Given recent legislation that has substantially cut MA expenditures including cuts in the ACA and the expected two percent cut beginning next year as a result of sequestration, it is amazing that MA plans on average are only increasing premiums by $1.47 next year. At a Ways and Means Subcommittee on Health hearing on September 21, 2012 GAO described how the $8 billion CMS quality bonus demonstration has backfilled 70 percent of the ACA cuts to date. At the AHIP Medicare conference, Bob Berenson seemed to have an explanation for how MA plans are able to maintain their low premiums noting that MA plans do not experience the same level of fraud and abuse as the FFS program, are able to selectively contract and manage utilization, and peg payment rates to Medicare FFS levels. Berenson questioned why MA costs are not lower than FFS given these advantages. CMS indicated that since the ACA was enacted MA costs have declined from 114 percent of FFS to 107 percent of FFS. MA plans note that their expenses are higher since they provide extra benefits, reduced cost sharing and care coordination programs and have higher administrative costs including marketing costs.

At the Ways and Means hearing AHIP's Karen Ignani warned that the impact of MA cuts will not be realized until 2014. She also pointed out that the cuts will be compounded by the introduction of a new premium tax that will result in a net cost of $220 per beneficiary in 2014 and a $9 increase in Part D costs.


More Swing-State Voters Trust Obama on Medicare

We all know seniors vote in huge numbers, and that Medicare has become a centerpiece issue in this Presidential campaign with the selection of Rep. Paul Ryan as the GOP VP candidate.  Gallup is out with a new poll showing registered voters in swing states prefer President Obama to Mitt Romney on Medicare.

National polls mean exactly Jack Shitola in our electoral system, and that's why it's worth paying attention to polls of registered voters in swing states, which mean a lot.  Fifty percent of registered voters in 12 swing states trust Obama to handle Medicare, compared to 44 percent who trust Romney more.
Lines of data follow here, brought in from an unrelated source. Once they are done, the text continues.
--- src/design/oscmsd_pkg.sv ---
// ----------------------------------------------------------------------------
// OSC message stream decoder package
// Shared types, codes and constants for the decoder controller and datapath.
// ----------------------------------------------------------------------------
`default_nettype none

package oscmsd_pkg;

   localparam int MAX_TAGS_DEF  = 16;
   localparam int RESULT_SLOTS  = 17;
   localparam int HEADER_SKIP   = 15;

   localparam logic [7:0] CH_SLASH = 8'h2F;
   localparam logic [7:0] CH_HASH  = 8'h23;
   localparam logic [7:0] CH_COMMA = 8'h2C;
   localparam logic [7:0] CH_INT   = 8'h69;
   localparam logic [7:0] CH_FLT   = 8'h66;
   localparam logic [7:0] CH_STR   = 8'h73;
   localparam logic [7:0] CH_TRUE  = 8'h54;
   localparam logic [7:0] CH_FALSE = 8'h46;

   typedef enum logic [3:0] {
      PH_IDLE        = 4'd0,
      PH_DROP        = 4'd1,
      PH_HEADER      = 4'd2,
      PH_SIZE        = 4'd3,
      PH_ELEM_START  = 4'd4,
      PH_TRAIL       = 4'd5,
      PH_ADDR        = 4'd6,
      PH_ADDR_PAD    = 4'd7,
      PH_COMMA       = 4'd8,
      PH_TAGS        = 4'd9,
      PH_TAG_PAD     = 4'd10,
      PH_ARG_WORD    = 4'd11,
      PH_ARG_STR     = 4'd12,
      PH_ARG_STR_PAD = 4'd13,
      PH_ARG_BOOL    = 4'd14
   } phase_type;

   typedef enum logic [3:0] {
      K_ADDR     = 4'd0,
      K_ADDR_END = 4'd1,
      K_INT      = 4'd2,
      K_FLOAT    = 4'd3,
      K_TRUE     = 4'd4,
      K_FALSE    = 4'd5,
      K_STR      = 4'd6,
      K_STR_END  = 4'd7,
      K_MSG_END  = 4'd8,
      K_ERROR    = 4'd9
   } kind_type;

   typedef enum logic [2:0] {
      TG_INT   = 3'd0,
      TG_FLOAT = 3'd1,
      TG_STR   = 3'd2,
      TG_TRUE  = 3'd3,
      TG_FALSE = 3'd4
   } tag_type;

   typedef enum logic [2:0] {
      OP_NONE,
      OP_ENTRY,
      OP_LOOP,
      OP_CASE,
      OP_BUNDLE,
      OP_LAST,
      OP_CLOSE
   } op_type;

   typedef enum logic [3:0] {
      CT_WAIT,
      CT_ENTRY,
      CT_LOOP_PRE,
      CT_CASE,
      CT_LOOP_ARG,
      CT_BUNDLE,
      CT_LAST,
      CT_CLOSE
   } ctrl_state_type;

   typedef struct packed {
      op_type op;
      logic   pre;
      logic   load;
   } cmd_type;

   typedef struct packed {
      logic go_pre;
      logic go_case;
      logic go_bundle;
      logic case_loop;
      logic loop_stay;
      logic can_push;
   } status_type;

endpackage

`default_nettype wire

--- src/design/oscmsd_ctrl.sv ---
// ----------------------------------------------------------------------------
// OSC decoder controller
// Sequences the micro-steps that process one received byte.
// ----------------------------------------------------------------------------
`default_nettype none

module oscmsd_ctrl (
   input  wire logic                    clock,
   input  wire logic                    reset,
   input  wire logic                    req_tvalid,
   output logic                         req_tready,
   input  wire oscmsd_pkg::status_type  status,
   output oscmsd_pkg::cmd_type          cmd
);
   import oscmsd_pkg::*;

   ctrl_state_type state_ff, state_in;

   always_ff @(posedge clock) begin
      if (reset) begin
         state_ff <= CT_WAIT;
      end else begin
         state_ff <= state_in;
      end
   end

   always_comb begin
      state_in = state_ff;
      case (state_ff)
         CT_WAIT: begin
            if (req_tvalid) state_in = CT_ENTRY;
         end
         CT_ENTRY: begin
            if (status.can_push) begin
               if (status.go_pre) state_in = CT_LOOP_PRE;
               else if (status.go_case) state_in = CT_CASE;
               else if (status.go_bundle) state_in = CT_BUNDLE;
               else state_in = CT_LAST;
            end
         end
         CT_LOOP_PRE: begin
            if (status.can_push && !status.loop_stay) state_in = CT_CASE;
         end
         CT_CASE: begin
            if (status.can_push) state_in = status.case_loop ? CT_LOOP_ARG : CT_BUNDLE;
         end
         CT_LOOP_ARG: begin
            if (status.can_push && !status.loop_stay) state_in = CT_BUNDLE;
         end
         CT_BUNDLE: begin
            if (status.can_push) state_in = CT_LAST;
         end
         CT_LAST: begin
            if (status.can_push) state_in = CT_CLOSE;
         end
         CT_CLOSE: begin
            if (status.can_push) state_in = CT_WAIT;
         end
         default: state_in = CT_WAIT;
      endcase
   end

   always_comb begin
      req_tready = 1'b0;
      cmd.op     = OP_NONE;
      cmd.pre    = 1'b0;
      cmd.load   = 1'b0;
      case (state_ff)
         CT_WAIT: begin
            req_tready = 1'b1;
            cmd.load   = req_tvalid;
         end
         CT_ENTRY:    if (status.can_push) cmd.op = OP_ENTRY;
         CT_LOOP_PRE: begin
            cmd.pre = 1'b1;
            if (status.can_push) cmd.op = OP_LOOP;
         end
         CT_CASE:     if (status.can_push) cmd.op = OP_CASE;
         CT_LOOP_ARG: if (status.can_push) cmd.op = OP_LOOP;
         CT_BUNDLE:   if (status.can_push) cmd.op = OP_BUNDLE;
         CT_LAST:     if (status.can_push) cmd.op = OP_LAST;
         CT_CLOSE:    if (status.can_push) cmd.op = OP_CLOSE;
         default:     cmd.op = OP_NONE;
      endcase
   end

endmodule

`default_nettype wire

--- src/design/oscmsd_dp.sv ---
// ----------------------------------------------------------------------------
// OSC decoder datapath
// Parse registers, tag store, result counting and the output register pair.
// ----------------------------------------------------------------------------
`default_nettype none

module oscmsd_dp #(
   parameter int MAX_TAGS = oscmsd_pkg::MAX_TAGS_DEF
) (
   input  wire logic                    clock,
   input  wire logic                    reset,
   input  wire logic [7:0]              req_tdata,
   input  wire logic                    req_tlast,
   input  wire oscmsd_pkg::cmd_type     cmd,
   output oscmsd_pkg::status_type       status,
   output logic                         rsp_tvalid,
   input  wire logic                    rsp_tready,
   output logic [39:0]                  rsp_tdata,
   output logic [3:0]                   rsp_tuser,
   output logic                         rsp_tlast
);
   import oscmsd_pkg::*;

   localparam int TW = $clog2(MAX_TAGS + 1);
   localparam int IW = (MAX_TAGS > 1) ? $clog2(MAX_TAGS) : 1;

   logic [7:0]    byte_ff;
   logic          last_ff;
   phase_type     phase_ff, phase_in;
   logic [1:0]    wbc_ff, wbc_in;
   logic [31:0]   acc_ff, acc_in;
   tag_type       tag_ff [MAX_TAGS];
   logic [TW-1:0] tc_ff, tc_in;
   logic [TW-1:0] tp_ff, tp_in;
   logic          bun_ff, bun_in;
   logic [3:0]    hdr_ff, hdr_in;
   logic [31:0]   ebl_ff, ebl_in;
   logic [4:0]    n_ff, n_in;

   logic          pend_valid_ff;
   kind_type      pend_kind_ff;
   logic [31:0]   pend_value_ff;
   logic [4:0]    pend_arg_ff;
   logic          out_valid_ff;
   kind_type      out_kind_ff;
   logic [31:0]   out_value_ff;
   logic [4:0]    out_arg_ff;
   logic          out_last_ff;

   logic          em_want;
   logic          emit_ok;
   kind_type      em_kind;
   logic [31:0]   em_value;
   logic [4:0]    em_arg;
   logic          tag_we;
   tag_type       tag_wdata;
   logic          aligned;
   tag_type       cur_code;
   logic          tp_lt;
   logic          cur_bool;
   logic [4:0]    limit;
   logic [31:0]   acc_shift;
   logic [31:0]   ebl_dec;
   logic          slash;
   logic          can_push;

   assign can_push = !out_valid_ff || rsp_tready;
   assign slash    = (byte_ff == CH_SLASH);
   assign aligned  = ((wbc_ff + 2'd1) == 2'd0);
   assign cur_code = tag_ff[tp_ff[IW-1:0]];
   assign tp_lt    = (tp_ff < tc_ff);
   assign cur_bool = (cur_code == TG_TRUE) || (cur_code == TG_FALSE);
   assign limit    = cmd.pre ? 5'(RESULT_SLOTS - 2) : 5'(RESULT_SLOTS - 1);
   assign acc_shift = {acc_ff[23:0], byte_ff};
   assign ebl_dec  = (ebl_ff != 32'd0) ? ebl_ff - 32'd1 : ebl_ff;

   always_comb begin
      status.can_push  = can_push;
      status.go_pre    = (phase_ff == PH_ARG_BOOL);
      status.go_case   = (((phase_ff == PH_IDLE) || (phase_ff == PH_ELEM_START)) && slash) ||
                         ((phase_ff >= PH_TRAIL) && (phase_ff != PH_ARG_BOOL));
      status.go_bundle = (phase_ff == PH_ELEM_START) && !slash;
      status.case_loop = 1'b0;
      status.loop_stay = 1'b0;

      phase_in  = phase_ff;
      wbc_in    = wbc_ff;
      acc_in    = acc_ff;
      tc_in     = tc_ff;
      tp_in     = tp_ff;
      bun_in    = bun_ff;
      hdr_in    = hdr_ff;
      ebl_in    = ebl_ff;
      em_want   = 1'b0;
      em_kind   = K_ADDR;
      em_value  = 32'd0;
      em_arg    = 5'd0;
      tag_we    = 1'b0;
      tag_wdata = TG_INT;

      case (cmd.op)
         OP_ENTRY: begin
            case (phase_ff)
               PH_IDLE: begin
                  if (slash) begin
                     bun_in   = 1'b0;
                     phase_in = PH_ADDR;
                     wbc_in   = 2'd0;
                     acc_in   = 32'd0;
                     tc_in    = '0;
                     tp_in    = '0;
                  end else if (byte_ff == CH_HASH) begin
                     bun_in   = 1'b1;
                     hdr_in   = 4'(HEADER_SKIP);
                     phase_in = PH_HEADER;
                  end else begin
                     phase_in = PH_DROP;
                  end
               end
               PH_HEADER: begin
                  if (hdr_ff != 4'd0) hdr_in = hdr_ff - 4'd1;
                  if (hdr_ff <= 4'd1) begin
                     phase_in = PH_SIZE;
                     wbc_in   = 2'd0;
                     acc_in   = 32'd0;
                  end
               end
               PH_SIZE: begin
                  wbc_in = wbc_ff + 2'd1;
                  acc_in = acc_shift;
                  if (aligned) begin
                     ebl_in = acc_shift;
                     acc_in = 32'd0;
                     if (acc_shift != 32'd0) phase_in = PH_ELEM_START;
                  end
               end
               PH_ELEM_START: begin
                  if (slash) begin
                     phase_in = PH_ADDR;
                     wbc_in   = 2'd0;
                     acc_in   = 32'd0;
                     tc_in    = '0;
                     tp_in    = '0;
                  end else begin
                     phase_in = PH_TRAIL;
                  end
               end
               default: ;
            endcase
         end
         OP_LOOP: begin
            if (tp_lt && cur_bool && (n_ff < limit)) begin
               em_want  = 1'b1;
               em_kind  = (cur_code == TG_TRUE) ? K_TRUE : K_FALSE;
               em_arg   = 5'(tp_ff);
               tp_in    = tp_ff + TW'(1);
               status.loop_stay = 1'b1;
            end else if (!tp_lt) begin
               em_want  = 1'b1;
               em_kind  = K_MSG_END;
               em_arg   = 5'(tc_ff);
               phase_in = PH_TRAIL;
            end else if (cur_bool) begin
               if (cmd.pre) begin
                  em_want  = 1'b1;
                  em_kind  = K_ERROR;
                  em_arg   = 5'(tp_ff);
                  phase_in = PH_TRAIL;
               end else begin
                  phase_in = PH_ARG_BOOL;
               end
            end else if ((cur_code == TG_INT) || (cur_code == TG_FLOAT)) begin
               acc_in   = 32'd0;
               phase_in = PH_ARG_WORD;
            end else begin
               phase_in = PH_ARG_STR;
            end
         end
         OP_CASE: begin
            wbc_in = wbc_ff + 2'd1;
            case (phase_ff)
               PH_ADDR: begin
                  em_want = 1'b1;
                  if (byte_ff != 8'd0) begin
                     em_kind  = K_ADDR;
                     em_value = {24'd0, byte_ff};
                  end else begin
                     em_kind  = K_ADDR_END;
                     phase_in = aligned ? PH_COMMA : PH_ADDR_PAD;
                  end
               end
               PH_ADDR_PAD: if (aligned) phase_in = PH_COMMA;
               PH_COMMA: begin
                  if (byte_ff == CH_COMMA) begin
                     phase_in = PH_TAGS;
                  end else begin
                     em_want  = 1'b1;
                     em_kind  = K_ERROR;
                     em_arg   = 5'(tp_ff);
                     phase_in = PH_TRAIL;
                  end
               end
               PH_TAGS: begin
                  if (byte_ff == 8'd0) begin
                     if (aligned) begin
                        tp_in = '0;
                        status.case_loop = 1'b1;
                     end else begin
                        phase_in = PH_TAG_PAD;
                     end
                  end else begin
                     tag_we = 1'b1;
                     case (byte_ff)
                        CH_INT:   tag_wdata = TG_INT;
                        CH_FLT:   tag_wdata = TG_FLOAT;
                        CH_STR:   tag_wdata = TG_STR;
                        CH_TRUE:  tag_wdata = TG_TRUE;
                        CH_FALSE: tag_wdata = TG_FALSE;
                        default:  tag_we = 1'b0;
                     endcase
                     if (tag_we) begin
                        if (tc_ff < TW'(MAX_TAGS)) begin
                           tc_in = tc_ff + TW'(1);
                        end else begin
                           tag_we   = 1'b0;
                           em_want  = 1'b1;
                           em_kind  = K_ERROR;
                           em_arg   = 5'(tp_ff);
                           phase_in = PH_TRAIL;
                        end
                     end
                  end
               end
               PH_TAG_PAD: begin
                  if (aligned) begin
                     tp_in = '0;
                     status.case_loop = 1'b1;
                  end
               end
               PH_ARG_WORD: begin
                  acc_in = acc_shift;
                  if (aligned) begin
                     em_want  = 1'b1;
                     em_kind  = (cur_code == TG_INT) ? K_INT : K_FLOAT;
                     em_value = acc_shift;
                     em_arg   = 5'(tp_ff);
                     tp_in    = tp_ff + TW'(1);
                     status.case_loop = 1'b1;
                  end
               end
               PH_ARG_STR: begin
                  em_want = 1'b1;
                  em_arg  = 5'(tp_ff);
                  if (byte_ff != 8'd0) begin
                     em_kind  = K_STR;
                     em_value = {24'd0, byte_ff};
                  end else begin
                     em_kind = K_STR_END;
                     tp_in   = tp_ff + TW'(1);
                     if (aligned) status.case_loop = 1'b1;
                     else phase_in = PH_ARG_STR_PAD;
                  end
               end
               PH_ARG_STR_PAD: if (aligned) status.case_loop = 1'b1;
               default: ;
            endcase
         end
         OP_BUNDLE: begin
            if (bun_ff) begin
               ebl_in = ebl_dec;
               if (ebl_dec == 32'd0) begin
                  if (phase_ff >= PH_ADDR) begin
                     em_want = 1'b1;
                     em_kind = K_ERROR;
                     em_arg  = 5'(tp_ff);
                  end
                  phase_in = PH_SIZE;
                  wbc_in   = 2'd0;
                  acc_in   = 32'd0;
               end
            end
         end
         OP_LAST: begin
            if (last_ff) begin
               if ((phase_ff >= PH_ADDR) || (phase_ff == PH_ELEM_START) ||
                   ((phase_ff == PH_SIZE) && (wbc_ff != 2'd0))) begin
                  em_want = 1'b1;
                  em_kind = K_ERROR;
                  em_arg  = 5'(tp_ff);
               end
               phase_in = PH_IDLE;
               bun_in   = 1'b0;
               wbc_in   = 2'd0;
               acc_in   = 32'd0;
               hdr_in   = 4'd0;
               ebl_in   = 32'd0;
            end
         end
         default: ;
      endcase

      emit_ok = em_want && (n_ff < 5'(RESULT_SLOTS));
      if (cmd.op == OP_ENTRY) n_in = 5'd0;
      else n_in = n_ff + 5'(emit_ok);
   end

   always_ff @(posedge clock) begin
      if (reset) begin
         phase_ff <= PH_IDLE;
         wbc_ff   <= 2'd0;
         acc_ff   <= 32'd0;
         tc_ff    <= '0;
         tp_ff    <= '0;
         bun_ff   <= 1'b0;
         hdr_ff   <= 4'd0;
         ebl_ff   <= 32'd0;
         n_ff     <= 5'd0;
      end else begin
         phase_ff <= phase_in;
         wbc_ff   <= wbc_in;
         acc_ff   <= acc_in;
         tc_ff    <= tc_in;
         tp_ff    <= tp_in;
         bun_ff   <= bun_in;
         hdr_ff   <= hdr_in;
         ebl_ff   <= ebl_in;
         n_ff     <= n_in;
      end
   end

   always_ff @(posedge clock) begin
      if (cmd.load) begin
         byte_ff <= req_tdata;
         last_ff <= req_tlast;
      end
      if (tag_we) tag_ff[tc_ff[IW-1:0]] <= tag_wdata;
   end

   always_ff @(posedge clock) begin
      if (reset) begin
         pend_valid_ff <= 1'b0;
         out_valid_ff  <= 1'b0;
      end else begin
         if (emit_ok) begin
            pend_valid_ff <= 1'b1;
            if (pend_valid_ff) out_valid_ff <= 1'b1;
            else if (rsp_tready) out_valid_ff <= 1'b0;
         end else if ((cmd.op == OP_CLOSE) && pend_valid_ff) begin
            pend_valid_ff <= 1'b0;
            out_valid_ff  <= 1'b1;
         end else if (rsp_tready) begin
            out_valid_ff <= 1'b0;
         end
      end
   end

   always_ff @(posedge clock) begin
      if (emit_ok) begin
         pend_kind_ff  <= em_kind;
         pend_value_ff <= em_value;
         pend_arg_ff   <= em_arg;
      end
      if ((emit_ok || (cmd.op == OP_CLOSE)) && pend_valid_ff) begin
         out_kind_ff  <= pend_kind_ff;
         out_value_ff <= pend_value_ff;
         out_arg_ff   <= pend_arg_ff;
         out_last_ff  <= (cmd.op == OP_CLOSE);
      end
   end

   assign rsp_tvalid = out_valid_ff;
   assign rsp_tdata  = {3'd0, out_arg_ff, out_value_ff};
   assign rsp_tuser  = out_kind_ff;
   assign rsp_tlast  = out_last_ff;

   a_slots: assert property (@(posedge clock) disable iff (reset)
      n_ff <= 5'(RESULT_SLOTS))
      else $error("result count beyond slot limit");

   a_tags: assert property (@(posedge clock) disable iff (reset)
      (tp_ff <= tc_ff) && (tc_ff <= TW'(MAX_TAGS)))
      else $error("tag pointer or count out of range");

   a_close: assert property (@(posedge clock) disable iff (reset)
      (cmd.op == OP_CLOSE) |=> !pend_valid_ff)
      else $error("pending result left after close");

endmodule

`default_nettype wire

--- src/design/osc_message_stream_decoder.sv ---
// ----------------------------------------------------------------------------
// OSC message stream decoder
// Parses OSC 1.0 messages and bundles from a byte stream into typed items.
// ----------------------------------------------------------------------------
// One datagram byte is taken per request; each byte then runs through a short
// sequence in the controller. A byte outside a message (a datagram start other
// than '/', a dropped datagram, the bundle header, a size word) runs through
// accept, entry, datagram-end check and close. A byte inside a message runs
// through accept, entry, the message step, bundle-size check, datagram-end
// check and close; a bundle element that does not start with '/' skips the
// message step. Each pass through the argument loop adds a loop step, which
// repeats for each boolean tag it emits. Every step after the accept waits while
// the result register is full. The last result caused by a byte carries tlast.
`default_nettype none

module osc_message_stream_decoder #(
   parameter int MAX_TAGS = oscmsd_pkg::MAX_TAGS_DEF
) (
   input  wire logic        clock,
   input  wire logic        reset,
   input  wire logic        req_tvalid,
   output logic             req_tready,
   input  wire logic [7:0]  req_tdata,   // [7:0] data_byte
   input  wire logic        req_tlast,
   output logic             rsp_tvalid,
   input  wire logic        rsp_tready,
   output logic [39:0]      rsp_tdata,   // [31:0] item_value, [36:32] arg_number
   output logic [3:0]       rsp_tuser,   // [3:0] item_kind
   output logic             rsp_tlast
);
   import oscmsd_pkg::*;

   cmd_type    cmd;
   status_type status;

   oscmsd_ctrl u_ctrl (
      .clock      (clock),
      .reset      (reset),
      .req_tvalid (req_tvalid),
      .req_tready (req_tready),
      .status     (status),
      .cmd        (cmd)
   );

   oscmsd_dp #(
      .MAX_TAGS (MAX_TAGS)
   ) u_dp (
      .clock      (clock),
      .reset      (reset),
      .req_tdata  (req_tdata),
      .req_tlast  (req_tlast),
      .cmd        (cmd),
      .status     (status),
      .rsp_tvalid (rsp_tvalid),
      .rsp_tready (rsp_tready),
      .rsp_tdata  (rsp_tdata),
      .rsp_tuser  (rsp_tuser),
      .rsp_tlast  (rsp_tlast)
   );

endmodule

`default_nettype wire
Another interesting finding: A majority of voters are pessimistic that Medicare will still provide elderly Americans with adequate health care two decades from now, with 53 percent of  swing-state voters and 55 percent nationally saying it won't.


Time to Reauthorize Special Needs Plans

Special Needs Plans (SNPs) are a special type of health plan for America's most vulnerable and complex seniors that are set to expire at the end of 2013. Over 500 SNPs serve more than 1.5 million Medicare beneficiaries across the United States. Done well, the SNP significantly improves outcomes and brings down costs thanks to personal care planning, care-transition assistance, disease management, and medication therapy management.  Not all SNPs are good at what they're designed to accomplish, but there are many providing patient-centered, coordinated care to vulnerable populations showing signs of success -- the program should be allowed to continue.
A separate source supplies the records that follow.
`config.mk`:
```
export PLATFORM = sky130hd
export DESIGN_NAME = gamepad_cursor_emulator
export DESIGN_NICKNAME = d
export VERILOG_FILES = /design/src/sv/gce_pkg.sv /design/src/sv/gce_axis.sv /design/src/sv/gamepad_cursor_emulator.sv
export SDC_FILE = /design/constraint.sdc
export NUM_CORES = 2
export LEC_CHECK = 0
export ABC_AREA = 0
export BUFFER_PORTS_ARGS = -buffer_cell sky130_fd_sc_hd__buf_2
export CAP_MARGIN = 5
export CELL_PAD_IN_SITES_DETAIL_PLACEMENT = 0
export CELL_PAD_IN_SITES_GLOBAL_PLACEMENT = 1
export CORE_AREA = 2 2 304 306
export CTS_CLUSTER_DIAMETER = 50
export DETAILED_ROUTE_END_ITERATION = 8
export DIE_AREA = 0 0 306 308
export GPL_TIMING_DRIVEN = 0
export PLACE_DENSITY_LB_ADDON = 0.1
export SKIP_CTS_REPAIR_TIMING = 1
export SYNTH_ARGS = -nofsm -noshare
export SYNTH_HDL_FRONTEND = slang
export SYNTH_SLANG_ARGS = --single-unit
```
`constraint.sdc`:
```
create_clock -name clk -period 26.3 [get_ports clk]
set_clock_uncertainty 0.1 [all_clocks]
set_input_delay 7.89 -clock clk [delete_from_list [all_inputs] [get_ports clk]]
set_output_delay 7.89 -clock clk [all_outputs]
set_load 0.02 [all_outputs]
```
### src/hw/rtl/fspe_pkg.sv
// Shared types and codes of the filtered shortest path engine.
// Used by the controller, the datapath and the top level; depends on nothing.
`default_nettype none

package fspe_pkg;

  localparam logic [1:0] MODE_ADD_NODE = 2'd0;
  localparam logic [1:0] MODE_ADD_EDGE = 2'd1;
  localparam logic [1:0] MODE_SET_EN   = 2'd2;
  localparam logic [1:0] MODE_QUERY    = 2'd3;

  typedef enum logic [4:0] {
    CMD_NONE,
    CMD_LATCH,
    CMD_ADD_NODE,
    CMD_ADD_EDGE,
    CMD_EN_READ,
    CMD_EN_WRITE,
    CMD_SWEEP,
    CMD_Q_INIT,
    CMD_NOPATH,
    CMD_SCAN,
    CMD_SCAN_INIT,
    CMD_SETTLE,
    CMD_P_START,
    CMD_E_RD,
    CMD_E_CHK,
    CMD_E_UPD,
    CMD_P_PUSH,
    CMD_P_PRED,
    CMD_EMIT_RD,
    CMD_EMIT_OUT
  } cmd_t;

  typedef enum logic [4:0] {
    S_IDLE,
    S_ADD_NODE,
    S_ADD_EDGE,
    S_EN_RD,
    S_EN_WR,
    S_SWEEP,
    S_Q_INIT,
    S_NOPATH,
    S_SCAN,
    S_SETTLE,
    S_PATH_CHK,
    S_E_RD,
    S_E_CHK,
    S_E_UPD,
    S_P_PUSH,
    S_P_PRED,
    S_EMIT_RD,
    S_EMIT_OUT
  } state_t;

  typedef struct packed {
    logic out_free;
    logic sweep_last;
    logic ends_ok;
    logic scan_last;
    logic found;
    logic cur_is_goal;
    logic goal_reached;
    logic edge_end;
    logic edge_qual;
    logic path_more;
    logic emit_last;
  } dp_status_t;

endpackage

`default_nettype wire

### src/hw/rtl/fspe_ctrl.sv
// Controller state machine of the filtered shortest path engine.
// Depends on fspe_pkg; drives the datapath by commands and reads its status.
`default_nettype none

module fspe_ctrl
  import fspe_pkg::*;
(
  input  wire logic       clk,
  input  wire logic       rst,
  input  wire logic       in_valid,
  output logic            in_ready,
  input  wire logic [1:0] mode,
  input  wire dp_status_t status,
  output cmd_t            cmd
);

  state_t state, state_next;

  always_ff @(posedge clk) begin
    if (rst) begin
      state <= S_IDLE;
    end else begin
      state <= state_next;
    end
  end

  always_comb begin
    state_next = state;
    cmd = CMD_NONE;
    in_ready = 1'b0;
    unique case (state)
      S_IDLE: begin
        in_ready = 1'b1;
        if (in_valid) begin
          cmd = CMD_LATCH;
          unique case (mode)
            MODE_ADD_NODE: state_next = S_ADD_NODE;
            MODE_ADD_EDGE: state_next = S_ADD_EDGE;
            MODE_SET_EN:   state_next = S_EN_RD;
            MODE_QUERY:    state_next = S_SWEEP;
            default:       state_next = S_IDLE;
          endcase
        end
      end
      S_ADD_NODE: if (status.out_free) begin
        cmd = CMD_ADD_NODE; state_next = S_IDLE;
      end
      S_ADD_EDGE: if (status.out_free) begin
        cmd = CMD_ADD_EDGE; state_next = S_IDLE;
      end
      S_EN_RD: begin
        cmd = CMD_EN_READ; state_next = S_EN_WR;
      end
      S_EN_WR: if (status.out_free) begin
        cmd = CMD_EN_WRITE; state_next = S_IDLE;
      end
      S_SWEEP: begin
        cmd = CMD_SWEEP;
        if (status.sweep_last) state_next = S_Q_INIT;
      end
      S_Q_INIT: begin
        if (status.ends_ok) begin
          cmd = CMD_Q_INIT; state_next = S_SCAN;
        end else begin
          state_next = S_NOPATH;
        end
      end
      S_NOPATH: if (status.out_free) begin
        cmd = CMD_NOPATH; state_next = S_IDLE;
      end
      S_SCAN: begin
        cmd = CMD_SCAN;
        if (status.scan_last) state_next = S_SETTLE;
      end
      S_SETTLE: begin
        if (!status.found) begin
          state_next = S_PATH_CHK;
        end else begin
          cmd = CMD_SETTLE;
          state_next = status.cur_is_goal ? S_PATH_CHK : S_E_RD;
        end
      end
      S_PATH_CHK: begin
        if (status.goal_reached) begin
          cmd = CMD_P_START; state_next = S_P_PUSH;
        end else begin
          state_next = S_NOPATH;
        end
      end
      S_E_RD: begin
        if (status.edge_end) begin
          cmd = CMD_SCAN_INIT; state_next = S_SCAN;
        end else begin
          cmd = CMD_E_RD; state_next = S_E_CHK;
        end
      end
      S_E_CHK: begin
        if (status.edge_qual) begin
          cmd = CMD_E_CHK; state_next = S_E_UPD;
        end else begin
          state_next = S_E_RD;
        end
      end
      S_E_UPD: begin
        cmd = CMD_E_UPD; state_next = S_E_RD;
      end
      S_P_PUSH: begin
        cmd = CMD_P_PUSH;
        state_next = status.path_more ? S_P_PRED : S_EMIT_RD;
      end
      S_P_PRED: begin
        cmd = CMD_P_PRED; state_next = S_P_PUSH;
      end
      S_EMIT_RD: begin
        cmd = CMD_EMIT_RD; state_next = S_EMIT_OUT;
      end
      S_EMIT_OUT: if (status.out_free) begin
        cmd = CMD_EMIT_OUT;
        state_next = status.emit_last ? S_IDLE : S_EMIT_RD;
      end
      default: state_next = S_IDLE;
    endcase
  end

endmodule

`default_nettype wire

### config.mk
export PLATFORM = sky130hd
export DESIGN_NAME = fspe_ctrl
export DESIGN_NICKNAME = d
export VERILOG_FILES = /design/src/hw/rtl/fspe_pkg.sv /design/src/hw/rtl/fspe_ctrl.sv
export SDC_FILE = /design/constraint.sdc
export NUM_CORES = 1
export LEC_CHECK = 0
export BUFFER_PORTS_ARGS = -buffer_cell sky130_fd_sc_hd__clkbuf_2
export CAP_MARGIN = 10
export CORE_UTILIZATION = 56
export CTS_CLUSTER_DIAMETER = 200
export DETAILED_ROUTE_END_ITERATION = 10
export GPL_TIMING_DRIVEN = 0
export HOLD_SLACK_MARGIN = 0.08
export PLACE_DENSITY = 0.83
export SYNTH_ARGS = -nofsm -noshare
export SYNTH_HDL_FRONTEND = slang
export SYNTH_SLANG_ARGS = --single-unit
### constraint.sdc
create_clock -name clk -period 4.6 [get_ports clk]
set_input_delay 0.46 -clock clk [delete_from_list [all_inputs] [get_ports clk]]
set_output_delay 0.46 -clock clk [all_outputs]
set_load 0.05 [all_outputs]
There are three types of SNPs since their launch in 2006: Institutional SNPs serve individuals who reside in institutional settings or are eligible for skilled nursing. Chronic SNPs serve individuals living with multiple chronic conditions, such as diabetes, congestive heart failure, and end-stage renal disease. Dual-eligible SNPs serve those eligible for both Medicare and Medicaid (MediCal in California).

An April 2012 study found that SCAN Health Plan's dual-eligible members had a hospital readmission rate that was 25%lower than dual eligibles with identical risk profiles in Medicare fee-for-service. The study also found that SCAN performed 14% better than fee-for-service on keeping people out of the hospital for preventable conditions and episodes of care.

A five-year extension for SNPs would stabilize specialty care for the 1.5 million beneficiaries in SNPs while continuing the progress they are making in reducing emergency department visits, hospitalizations, re-hospitalizations and nursing home stays. An extension would also allow states, if they choose, to construct their duals and long-term care demonstrations on a SNP framework, and allow time to evaluate findings from SNPs so that CMS can work with Congress to enact a permanent program going forward.